Start of Material for this task

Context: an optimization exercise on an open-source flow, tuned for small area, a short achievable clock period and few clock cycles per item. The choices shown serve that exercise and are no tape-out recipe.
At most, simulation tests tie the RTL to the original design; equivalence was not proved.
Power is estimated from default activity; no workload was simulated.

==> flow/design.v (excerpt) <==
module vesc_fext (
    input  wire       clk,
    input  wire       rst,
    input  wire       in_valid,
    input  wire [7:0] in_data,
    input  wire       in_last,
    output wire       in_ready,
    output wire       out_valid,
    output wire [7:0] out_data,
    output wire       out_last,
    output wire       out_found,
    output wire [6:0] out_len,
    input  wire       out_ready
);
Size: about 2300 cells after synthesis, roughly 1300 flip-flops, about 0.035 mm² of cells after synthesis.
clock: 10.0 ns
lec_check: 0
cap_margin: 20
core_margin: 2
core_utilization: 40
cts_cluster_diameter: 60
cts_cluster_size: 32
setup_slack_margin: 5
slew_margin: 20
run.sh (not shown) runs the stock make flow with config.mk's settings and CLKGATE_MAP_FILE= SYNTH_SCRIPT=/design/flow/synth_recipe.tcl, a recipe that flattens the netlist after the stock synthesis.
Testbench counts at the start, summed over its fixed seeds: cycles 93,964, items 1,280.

End of Material for this task

§ The problem
Lines holding the word "cycles" should be copied from the entries above.

§ Result of the exercise
Context: an optimization exercise on an open-source flow, tuned for small area, a short achievable clock period and few clock cycles per item. The choices shown serve that exercise and are no tape-out recipe.
Testbench counts at the start, summed over its fixed seeds: cycles 93,964, items 1,280.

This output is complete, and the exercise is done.